Cancer Sniffing Dogs
Good Canine Academy is currently seeking additional collaboration with
Universities, Hospitals, Medical Practices, Doctors, Nurses and/or Scientists.
HERE ARE THE FACTS from the National Cancer Institute (NCI)
• No tumor marker identified to date is sufficiently sensitive or specific to be used on its own to screen for cancer
• Of all breast cancers detected by screening mammograms, up to 54% are estimated to be results of over diagnosis (false positive).
• 50% of women screened annually for 10 years in the United States will experience a false positive, or whom 7% to 17% will have biopsies.
• Up to 46% with invasive cancer will have negative mammograms, especially if they are young, have dense breast, [13,14] or have mucinous, lobular or rapidly growing cancers. – this means that if you have the really bad, fast growing cancer, it’s 46% likely to be missed altogether by a mammogram.

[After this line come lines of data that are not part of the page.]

This design comes from an exercise in tuning for small area, a short achievable clock period and few clock cycles per item on the open sky130 flow, not from production work. In this exercise RTL edits were held to simulation tests only and were not proved equivalent to the original. Power figures rest on the tool's default switching activity, not on a simulated workload.

==> design.v <==
package gf2m_pkg;
    localparam int unsigned   GF_M    = 163;
    localparam int unsigned   GF_D    = 41;
    localparam int unsigned   GF_N    = (GF_M + GF_D - 1) / GF_D;
    localparam logic [162:0]  GF_POLY = 163'hC9;
    typedef logic [GF_M-1:0] gf_elem_t;
endpackage
module gf2m_mul_step #(
    parameter int unsigned  M    = 163,
    parameter int unsigned  D    = 41,
    parameter logic [M-1:0] POLY = 163'hC9
) (
    input  logic [M-1:0]   i_acc,
    input  logic [D-2:0]   i_h,
    input  logic [D-2:0]   i_hl,
    input  logic [M-1:0]   i_a,
    input  logic [D-1:0]   i_digit,
    output logic [M-1:0]   o_low,
    output logic [D-2:0]   o_high
);
    for (genvar k = 0; k < M; k++) begin : g_low
        localparam int unsigned LO = (k >= D) ? k - D + 1 : 0;
        localparam int unsigned NP = k - LO + 1;
        logic [NP-1:0] w_pp;
        logic [24:0]   w_e;
        for (genvar i = LO; i <= k; i++) begin : g_pp
            assign w_pp[i-LO] = i_a[i] & i_digit[k-i];
        end
        if (k >= D) begin : g_sh
            assign w_e[0] = i_acc[k-D];
        end else begin : g_nsh
            assign w_e[0] = 1'b0;
        end
        for (genvar p = 0; p < 8; p++) begin : g_p
            if (POLY[p] && k >= p && k - p < D) begin : g_a
                assign w_e[1+3*p] = i_acc[M-D+k-p];
            end else begin : g_na
                assign w_e[1+3*p] = 1'b0;
            end
            if (POLY[p] && k >= p + D && k - p - D < D - 1) begin : g_h
                assign w_e[2+3*p] = i_h[k-p-D];
            end else begin : g_nh
                assign w_e[2+3*p] = 1'b0;
            end
            if (POLY[p] && k >= p && k - p < D - 1) begin : g_l
                assign w_e[3+3*p] = i_hl[k-p];
            end else begin : g_nl
                assign w_e[3+3*p] = 1'b0;
            end
        end
        assign o_low[k] = ^{w_pp, w_e};
    end
    for (genvar j = 0; j < D - 1; j++) begin : g_high
        localparam int unsigned K  = M + j;
        localparam int unsigned LO = K - D + 1;
        logic [M-1-LO:0] w_pp;
        for (genvar i = LO; i < M; i++) begin : g_pp
            assign w_pp[i-LO] = i_a[i] & i_digit[K-i];
        end
        assign o_high[j] = ^w_pp;
    end
endmodule
module gf2m_mul_high #(
    parameter int unsigned M = 163,
    parameter int unsigned D = 41
) (
    input  logic [M-1:0] i_a,
    input  logic [D-1:0] i_digit,
    output logic [D-2:0] o_high
);
    for (genvar j = 0; j < D - 1; j++) begin : g_high
        localparam int unsigned K  = M + j;
        localparam int unsigned LO = K - D + 1;
        logic [M-1-LO:0] w_pp;
        for (genvar i = LO; i < M; i++) begin : g_pp
            assign w_pp[i-LO] = i_a[i] & i_digit[K-i];
        end
        assign o_high[j] = ^w_pp;
    end
endmodule
module gf2m_digit_mul #(
    parameter int unsigned  M    = gf2m_pkg::GF_M,
    parameter int unsigned  D    = gf2m_pkg::GF_D,
    parameter logic [M-1:0] POLY = gf2m_pkg::GF_POLY
) (
    input  logic         CLK,
    input  logic         RST_N,
    input  logic         IN_VALID,
    input  logic [M-1:0] A,
    input  logic [M-1:0] B,
    output logic         OUT_VALID,
    output logic [M-1:0] C,
    output logic         BUSY,
    output logic         ERROR
);
    localparam int unsigned N  = (M + D - 1) / D;
    localparam int unsigned BW = N * D;
    logic [M-1:0]   r_a;
    logic [BW-1:0]  r_b_sh;
    logic [M-1:0]   r_acc;
    logic [D-2:0]   r_h;
    logic [D-2:0]   r_hl;
    logic [N-1:0]   r_step;        
    logic [M-1:0]   r_c;
    logic           r_out_valid;
    logic           r_busy;
    logic           r_error;
    logic           w_first;
    logic           w_last;
    logic [M-1:0]   w_low;
    logic [D-2:0]   w_high;
    logic [D-2:0]   w_hl_next;
    assign w_first = r_step[0];
    assign w_last  = r_step[N-1];
    gf2m_mul_step #(
        .M    (M),
        .D    (D),
        .POLY (POLY)
    ) u_step (
        .i_acc   (w_first ? '0 : r_acc),
        .i_h     (w_first ? '0 : r_h),
        .i_hl    (w_last ? r_hl : '0),
        .i_a     (r_a),
        .i_digit (r_b_sh[BW-1 -: D]),
        .o_low   (w_low),
        .o_high  (w_high)
    );
    gf2m_mul_high #(
        .M (M),
        .D (D)
    ) u_high (
        .i_a     (r_a),
        .i_digit (r_b_sh[D-1:0]),
        .o_high  (w_hl_next)
    );
    always_ff @(posedge CLK) begin
        if (!RST_N) begin
            r_step      <= '0;
            r_c         <= '0;
            r_out_valid <= 1'b0;
            r_busy      <= 1'b0;
            r_error     <= 1'b0;
        end else begin
            r_out_valid <= 1'b0;
            r_error     <= IN_VALID && r_busy;
            if (!r_busy) begin
                if (IN_VALID) begin
                    r_step <= N'(1);
                    r_busy <= 1'b1;
                end
            end else begin
                r_step <= r_step << 1;
                if (w_last) begin
                    r_c         <= w_low;
                    r_out_valid <= 1'b1;
                    r_busy      <= 1'b0;
                end
            end
        end
    end
    always_ff @(posedge CLK) begin
        if (!r_busy) begin
            r_a    <= A;
            r_b_sh <= BW'(B);
        end else begin
            r_b_sh <= r_b_sh << D;
        end
        if (w_first) begin
            r_hl <= w_hl_next;
        end
        r_acc <= w_low;
        r_h   <= w_high;
    end
    assign OUT_VALID = r_out_valid;
    assign C         = r_c;
    assign BUSY      = r_busy;
    assign ERROR     = r_error;
endmodule
Context: an optimization exercise on an open-source flow, tuned for small area and a short achievable clock period. The choices shown serve that exercise and are no tape-out recipe. At most, simulation tests tie the RTL to the original design; equivalence was not proved. Power and IR drop assume default switching activity.

==> inputs of run A <==
==> flow/design.v (excerpt) <==
module wallaceMulTop (
	input  logic        clk,
	input  logic        arstN,
	input  logic        reqValid,
	input  logic [15:0] reqOpA,
	input  logic [15:0] reqOpB,
	output logic        respValid,
	output logic [31:0] respProduct
);
	logic        valid1_q;
	logic        valid2_q;
	logic [124:0] s1_d;
	logic [124:0] s1_q;
	logic [48:0] s2_d;
	logic [48:0] s2_q;
	logic [31:0] rowA;
	logic [31:0] rowB;
	logic [31:0] sum;
	always_ff @(posedge clk or negedge arstN) begin
		if (!arstN) begin
			valid1_q  <= 1'b0;
			valid2_q  <= 1'b0;
			respValid <= 1'b0;
		end else begin
			valid1_q  <= reqValid;
			valid2_q  <= valid1_q;
			respValid <= valid2_q;
		end
	end
	always_ff @(posedge clk) begin
		s1_q        <= s1_d;
		s2_q        <= s2_d;
		respProduct <= sum;
	end
	logic [16:0] bx;
	logic [7:0]  one;
	logic [7:0]  two;
	logic [7:0]  neg;
	assign bx = {reqOpB, 1'b0};
	for (genvar i = 0; i < 8; i++) begin : gEnc
		boothEnc uEnc (.b(bx[2*i+2:2*i]), .one(one[i]), .two(two[i]), .neg(neg[i]));
	end
	logic pp0_0;
	logic pp0_1;
	logic pp0_2;
	logic pp0_3;
	logic pp0_4;
	logic pp0_5;
	logic pp0_6;
	logic pp0_7;
	logic pp0_8;
	logic pp0_9;
	logic pp0_10;
	logic pp0_11;
	logic pp0_12;
	logic pp0_13;
	logic pp0_14;
	logic pp0_15;
	logic pp0_16;
	logic pp1_0;
	logic pp1_1;
	logic pp1_2;
	logic pp1_3;
	logic pp1_4;
	logic pp1_5;
	logic pp1_6;
	logic pp1_7;
	logic pp1_8;
	logic pp1_9;
	logic pp1_10;
	logic pp1_11;
	logic pp1_12;
	logic pp1_13;
	logic pp1_14;
	logic pp1_15;
	logic pp1_16;
	logic pp2_0;
	logic pp2_1;
	logic pp2_2;
	logic pp2_3;
	logic pp2_4;
	logic pp2_5;
	logic pp2_6;
	logic pp2_7;
	logic pp2_8;
	logic pp2_9;
	logic pp2_10;
	logic pp2_11;
	logic pp2_12;
	logic pp2_13;
	logic pp2_14;
	logic pp2_15;
	logic pp2_16;
	logic pp3_0;
	logic pp3_1;
	logic pp3_2;
	logic pp3_3;
	logic pp3_4;
	logic pp3_5;
	logic pp3_6;
	logic pp3_7;
	logic pp3_8;
	logic pp3_9;
	logic pp3_10;
	logic pp3_11;
	logic pp3_12;
	logic pp3_13;
	logic pp3_14;
	logic pp3_15;
	logic pp3_16;
	logic pp4_0;
	logic pp4_1;
	logic pp4_2;
	logic pp4_3;
	logic pp4_4;
  ...
Settings: LEC_CHECK=0, ABC_CLOCK_PERIOD_IN_PS=2500, CAP_MARGIN=20, CORE_MARGIN=2, CORE_UTILIZATION=60, PLACE_DENSITY=0.75, SETUP_SLACK_MARGIN=2.1, SLEW_MARGIN=20, SYNTH_HIERARCHICAL=1; clock period 4.3 ns.
standard.sh (not shown) runs the stock make flow with config.mk's settings and CLKGATE_MAP_FILE= SYNTH_SCRIPT=/design/flow/synth_recipe.tcl, a recipe that flattens the netlist after the stock synthesis.
==> flow/flow/run.sh <==
#!/bin/bash
# The standard layout (standard.sh, unchanged synthesis) with two changes:
# the port buffers are plain buf_2 cells instead of the delay buffers that
# buffer_ports picks by default, and the clock tree is built from clkbuf_8 cells without dummy loads.
set -euo pipefail
export BUFFER_PORTS_ARGS="-buffer_cell sky130_fd_sc_hd__buf_2"
export CTS_ARGS="-sink_clustering_enable -repair_clock_nets -buf_list sky130_fd_sc_hd__clkbuf_4 -dont_use_dummy_load -sink_clustering_size 8 -sink_clustering_max_diameter 50"
bash standard.sh > standard.log 2>&1
==> run R (differences from run A) <==
- GPL_ROUTABILITY_DRIVEN: not set -> 0
- PLACE_DENSITY: 0.75 -> not set
==> run Z (differences from run A) <==
--- a/flow/flow/run.sh
+++ b/flow/flow/run.sh
@@ -5,4 +5,4 @@
 set -euo pipefail
 export BUFFER_PORTS_ARGS="-buffer_cell sky130_fd_sc_hd__buf_2"
-export CTS_ARGS="-sink_clustering_enable -repair_clock_nets -buf_list sky130_fd_sc_hd__clkbuf_4 -dont_use_dummy_load -sink_clustering_size 8 -sink_clustering_max_diameter 50"
+export CTS_ARGS="-sink_clustering_enable -repair_clock_nets -buf_list sky130_fd_sc_hd__clkbuf_8 -dont_use_dummy_load -sink_clustering_size 14 -sink_clustering_max_diameter 100"
 bash standard.sh > standard.log 2>&1
- PLACE_DENSITY: 0.75 -> not set
==> metrics.md <==
| Metric | Value |
|---|---|
| M1 WL | `10700 um` |
| Post-DP Area | `11200 um2` |
| Met2 Wirelength | `10400 um` |
| Clock skew | `83.2 ps` |
| CTS H-tree lvls | `2` |
| Status | `complete, no violations` |
| Multi-input combinational area share | `0.538` |
| Clock buf count | `34` |
the above is filed under run R
Background: an optimization exercise with open tools, aiming at small area, a short achievable clock period and few clock cycles per item. Do not read the settings as production practice. At most, simulation tests tie the RTL to the original design; equivalence was not proved. Power is estimated from default activity; no workload was simulated.

Setup of old:
## tlb_lru_random_replace_top
module tlb_lru_random_replace_top(
	input  logic                 clk,
	input  logic                 arst_n,
	input  logic                 cfg_we,
	input  logic                 cfg_data,
	input  logic                 in_valid,
	output logic                 in_stall,
	input  tlbrr_pkg::in_item_t  in_data,
	output logic                 out_valid,
	input  logic                 out_stall,
	output tlbrr_pkg::out_item_t out_data
);
Size: ~3,100 cells after synthesis, about 1,000 flip-flops, roughly 0.044 mm2 of cells after synthesis.
make LEC_CHECK=0 CAP_MARGIN=20 CORE_MARGIN=2 CORE_UTILIZATION=40 CTS_CLUSTER_DIAMETER=100 CTS_CLUSTER_SIZE=24 PLACE_DENSITY=0.75 SETUP_SLACK_MARGIN=4.5 SLEW_MARGIN=60 finish   # period 7.5 ns
run.sh (not shown) runs the stock make flow with config.mk's settings and CLKGATE_MAP_FILE= SYNTH_SCRIPT=/design/flow/synth_recipe.tcl, a recipe that flattens the netlist after the stock synthesis.
Input-level comparison between new and old:
- removing PLACE_DENSITY (formerly 0.75)
- changing SETUP_SLACK_MARGIN from 4.5 to 4.6
- Every stage of the flow completed for new, and the final layout passed the timing, design-rule and antenna checks.
- new vs old on design internal power: new is the higher one.
- Relative to old, post-route clock period utilization has gone down in new.
- The number of instances resized during post-cts repair in new sits about 65% above the value recorded for old.
- new has overall track demand over capacity in global routing above what old had.
- NOTE detail-routed net length per standard cell old->new increased by a little under 10%
- Comparing new and old, the lower total half-perimeter wirelength after legalization and detailed placement is on old.
- Between new and old, the total number of multi-input combinational cells figures differ only marginally.
No functional check of the RTL was part of any run of this note.


== exp/ember ==
tlb_lru_random_replace_top, a different RTL version from the one above (not shown whole).
For scale: ~3100 cells after synthesis, ~1000 flip-flops, about 48 I/O pins.
clock: 7.5 ns
lec_check: 0
cap_margin: 20
core_margin: 2
core_utilization: 40
cts_cluster_diameter: 100
cts_cluster_size: 24
setup_slack_margin: 4.4
slew_margin: 60
exp/ember: no failed stages, no open violations at the end
Testbench counts of exp/ember, summed over its fixed seeds: cycles 20,832, items 20,800.
[inputs] exp/xenon vs exp/ember
- changing SETUP_SLACK_MARGIN from 4.4 to 4.5
--- outcome ---
- exp/xenon completed end to end with timing, DRC and antenna clean.
- Compare exp/xenon and exp/ember | total power lower: exp/ember
- Going from exp/ember to exp/xenon, number of design-rule violations left by the first detailed-router iteration shrinks by 188.
- Cell internal power dissipation grows slightly when moving from exp/ember to exp/xenon.
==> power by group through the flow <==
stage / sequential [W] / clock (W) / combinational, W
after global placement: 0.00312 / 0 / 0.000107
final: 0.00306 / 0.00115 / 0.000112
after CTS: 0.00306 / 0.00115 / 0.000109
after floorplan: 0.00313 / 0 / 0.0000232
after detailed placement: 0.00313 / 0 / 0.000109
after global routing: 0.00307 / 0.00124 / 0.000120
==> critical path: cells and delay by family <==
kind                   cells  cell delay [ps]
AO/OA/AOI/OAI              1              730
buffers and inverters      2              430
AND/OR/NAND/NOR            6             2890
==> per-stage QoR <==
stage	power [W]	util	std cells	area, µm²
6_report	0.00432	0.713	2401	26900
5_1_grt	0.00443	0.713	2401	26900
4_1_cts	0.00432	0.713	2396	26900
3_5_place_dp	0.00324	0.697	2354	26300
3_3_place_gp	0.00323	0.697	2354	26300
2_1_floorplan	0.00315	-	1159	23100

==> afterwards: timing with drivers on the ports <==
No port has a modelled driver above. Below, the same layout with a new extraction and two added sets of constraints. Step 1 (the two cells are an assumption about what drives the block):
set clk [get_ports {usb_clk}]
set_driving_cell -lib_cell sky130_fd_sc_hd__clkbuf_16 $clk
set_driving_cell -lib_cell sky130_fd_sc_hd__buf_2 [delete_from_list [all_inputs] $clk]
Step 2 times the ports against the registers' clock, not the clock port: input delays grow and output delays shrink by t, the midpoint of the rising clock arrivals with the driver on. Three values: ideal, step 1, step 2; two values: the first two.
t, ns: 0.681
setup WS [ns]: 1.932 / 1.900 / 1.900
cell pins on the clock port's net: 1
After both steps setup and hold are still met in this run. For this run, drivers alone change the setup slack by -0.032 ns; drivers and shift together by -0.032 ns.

• Annual mammograms in woman aged 40-80 years may cause up to one breast cancer per 1,000 women” – so mammograms are actually causing some cancers.
• The Prostate Cancer Prevention Trial, which biopsied men with normal PSA levels, estimated a negative predictive value of 85% for a PSA value. – In English, the PSA test gives around 85% false positives.
• Dogs have shown in hundreds of published studies and in published medical journals, to be consistently accurate in both sensitivity and specificity at detecting prostate, breast, ovarian, colorectal, melanoma, lung and many other types of cancers.
In other words, dogs ARE detecting cancer at 98-100% with no false positives.